--- src/rtl/core/fsp_div.sv ---
// Restoring divider, one quotient bit per cycle, quotient and remainder.
// Depends on fsp_pkg.
module fsp_div #(
  parameter int DEN_W = 21
) (
  input  logic                     clk,
  input  logic                     rst,
  input  logic                     start,
  input  logic [fsp_pkg::NUM_W-1:0] num,
  input  logic [DEN_W-1:0]         den,
  output logic [fsp_pkg::NUM_W-1:0] quo,
  output logic [DEN_W-1:0]         rem,
  output logic                     done
);
  import fsp_pkg::*;

  localparam int CNT_W = $clog2(NUM_W + 1);

  logic [DEN_W-1:0] dreg;
  logic [CNT_W-1:0] cnt;
  logic             busy;
  logic [DEN_W:0]   sh;
  logic [DEN_W:0]   diff;
  logic             ge;

  assign sh   = {rem, quo[NUM_W-1]};
  assign diff = sh - {1'b0, dreg};
  assign ge   = sh >= {1'b0, dreg};

  always_ff @(posedge clk) begin
    if (rst) begin
      busy <= 1'b0;
      done <= 1'b0;
      cnt  <= '0;
    end else begin
      done <= 1'b0;
      if (start) begin
        busy <= 1'b1;
        cnt  <= CNT_W'(NUM_W);
      end else if (busy) begin
        cnt <= cnt - 1'b1;
        if (cnt == CNT_W'(1)) begin
          busy <= 1'b0;
          done <= 1'b1;
        end
      end
    end
  end

  always_ff @(posedge clk) begin
    if (start) begin
      rem  <= '0;
      quo  <= num;
      dreg <= den;
    end else if (busy) begin
      rem <= ge ? diff[DEN_W-1:0] : sh[DEN_W-1:0];
      quo <= {quo[NUM_W-2:0], ge};
    end
  end

endmodule
==> config.mk <==
export PLATFORM = sky130hd
export DESIGN_NAME = obstacle_avoid_drive_sequencer_top
export DESIGN_NICKNAME = d
export VERILOG_FILES = /design/src/sv/oads_pkg.sv /design/src/sv/oads_cfg.sv /design/src/sv/oads_step.sv /design/src/sv/obstacle_avoid_drive_sequencer_top.sv
export VERILOG_INCLUDE_DIRS = /design/src /design/src/sv
export SDC_FILE = /design/constraint.sdc
export NUM_CORES = 1
export LEC_CHECK = 0
export ABC_AREA = 1
export BUFFER_PORTS_ARGS = -buffer_cell sky130_fd_sc_hd__clkbuf_2
export CORE_MARGIN = 2
export CORE_UTILIZATION = 45
export CTS_BUF_LIST = sky130_fd_sc_hd__clkbuf_2 sky130_fd_sc_hd__clkbuf_4 sky130_fd_sc_hd__clkbuf_8
export CTS_CLUSTER_DIAMETER = 40
export DETAILED_ROUTE_END_ITERATION = 8
export PLACE_DENSITY = 0.74
export SETUP_SLACK_MARGIN = 0.5
export SYNTH_ARGS = -nofsm -noshare
export SYNTH_HDL_FRONTEND = slang
export SYNTH_SLANG_ARGS = --single-unit
==> constraint.sdc <==
create_clock -name clk -period 9.5 [get_ports clk]
set_clock_uncertainty 0.2 [all_clocks]
set_input_delay 0.95 -clock clk [delete_from_list [all_inputs] [get_ports clk]]
set_output_delay 0.95 -clock clk [all_outputs]
set_load 0.05 [all_outputs]
==> src/sv/obstacle_avoid_drive_sequencer_top_assert.svh <==
// ============================================================================
// obstacle avoid drive sequencer assertion macros
// clocked property wrappers used by the sequencer top level
// ============================================================================
`ifndef OBSTACLE_AVOID_DRIVE_SEQUENCER_TOP_ASSERT_SVH
`define OBSTACLE_AVOID_DRIVE_SEQUENCER_TOP_ASSERT_SVH

`ifndef NO_ASSERTIONS

// same-cycle implication, checked on every clk edge outside reset
`define OADS_ASSERT_SAME(lbl, ante, cons) \
    lbl: assert property (@(posedge clk) disable iff (!rst_n) (ante) |-> (cons)) \
        else $error("oads assertion failed");

// next-cycle implication, checked on every clk edge outside reset
`define OADS_ASSERT_NEXT(lbl, ante, cons) \
    lbl: assert property (@(posedge clk) disable iff (!rst_n) (ante) |=> (cons)) \
        else $error("oads assertion failed");

`else

`define OADS_ASSERT_SAME(lbl, ante, cons)
`define OADS_ASSERT_NEXT(lbl, ante, cons)

`endif

`endif

==> src/sv/oads_pkg.sv <==
// ============================================================================
// oads_pkg
// shared types and constants of the obstacle avoid drive sequencer
// ============================================================================
package oads_pkg;

    // apb address width: eight 32-bit registers
    localparam int unsigned ADDR_BITS = 5;
    localparam int unsigned DATA_BITS = 32;

    // register reset values
    localparam int unsigned FAR_RESET         = 15;
    localparam int unsigned NEAR_RESET        = 4;
    localparam int unsigned STOP_RESET        = 300;
    localparam int unsigned REVERSE_RESET     = 600;
    localparam int unsigned CHECK_LEFT_RESET  = 500;
    localparam int unsigned CHECK_RIGHT_RESET = 700;
    localparam int unsigned TURN_RESET        = 700;
    localparam int unsigned TIMEOUT_RESET     = 10000;

    // shortest distance sample that is kept
    localparam int unsigned MIN_VALID_CM = 2;

    localparam logic [8:0]  DUTY_ZERO    = 9'd0;
    localparam logic [8:0]  DUTY_SLOW    = 9'd150;
    localparam logic [8:0]  DUTY_FAST    = 9'd300;
    localparam logic [12:0] SERVO_LEFT   = 13'd3125;
    localparam logic [12:0] SERVO_CENTER = 13'd5050;
    localparam logic [12:0] SERVO_RIGHT  = 13'd6250;

    typedef enum logic [2:0] {
        REG_FAR         = 3'd0,
        REG_NEAR        = 3'd1,
        REG_STOP        = 3'd2,
        REG_REVERSE     = 3'd3,
        REG_CHECK_LEFT  = 3'd4,
        REG_CHECK_RIGHT = 3'd5,
        REG_TURN        = 3'd6,
        REG_TIMEOUT     = 3'd7
    } cfg_reg_t;

    typedef enum logic [2:0] {
        ST_IDLE   = 3'd0,
        ST_FWD    = 3'd1,
        ST_STOP   = 3'd2,
        ST_REV    = 3'd3,
        ST_CHKL   = 3'd4,
        ST_CHKR   = 3'd5,
        ST_TURNL  = 3'd6,
        ST_TURNR  = 3'd7
    } drive_state_t;

    typedef enum logic [1:0] {
        DIR_STOP = 2'd0,
        DIR_FWD  = 2'd1,
        DIR_BACK = 2'd2
    } motor_dir_t;

    // one result word
    typedef struct packed {
        logic         autonomous;
        drive_state_t state;
        motor_dir_t   dir;
        logic [8:0]   duty;
        logic [12:0]  servo;
    } result_t;

endpackage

#### [TASK]
What you give back must be the stretch above, starting at the line with "localparam int unsigned ADDR_BITS = 5;" and ending at the line with "localparam int unsigned REVERSE_RESET", copied exactly.

#### [RESPONSE FOR THIS EXERCISE]
    localparam int unsigned ADDR_BITS = 5;
    localparam int unsigned DATA_BITS = 32;

    // register reset values
    localparam int unsigned FAR_RESET         = 15;
    localparam int unsigned NEAR_RESET        = 4;
    localparam int unsigned STOP_RESET        = 300;
    localparam int unsigned REVERSE_RESET     = 600;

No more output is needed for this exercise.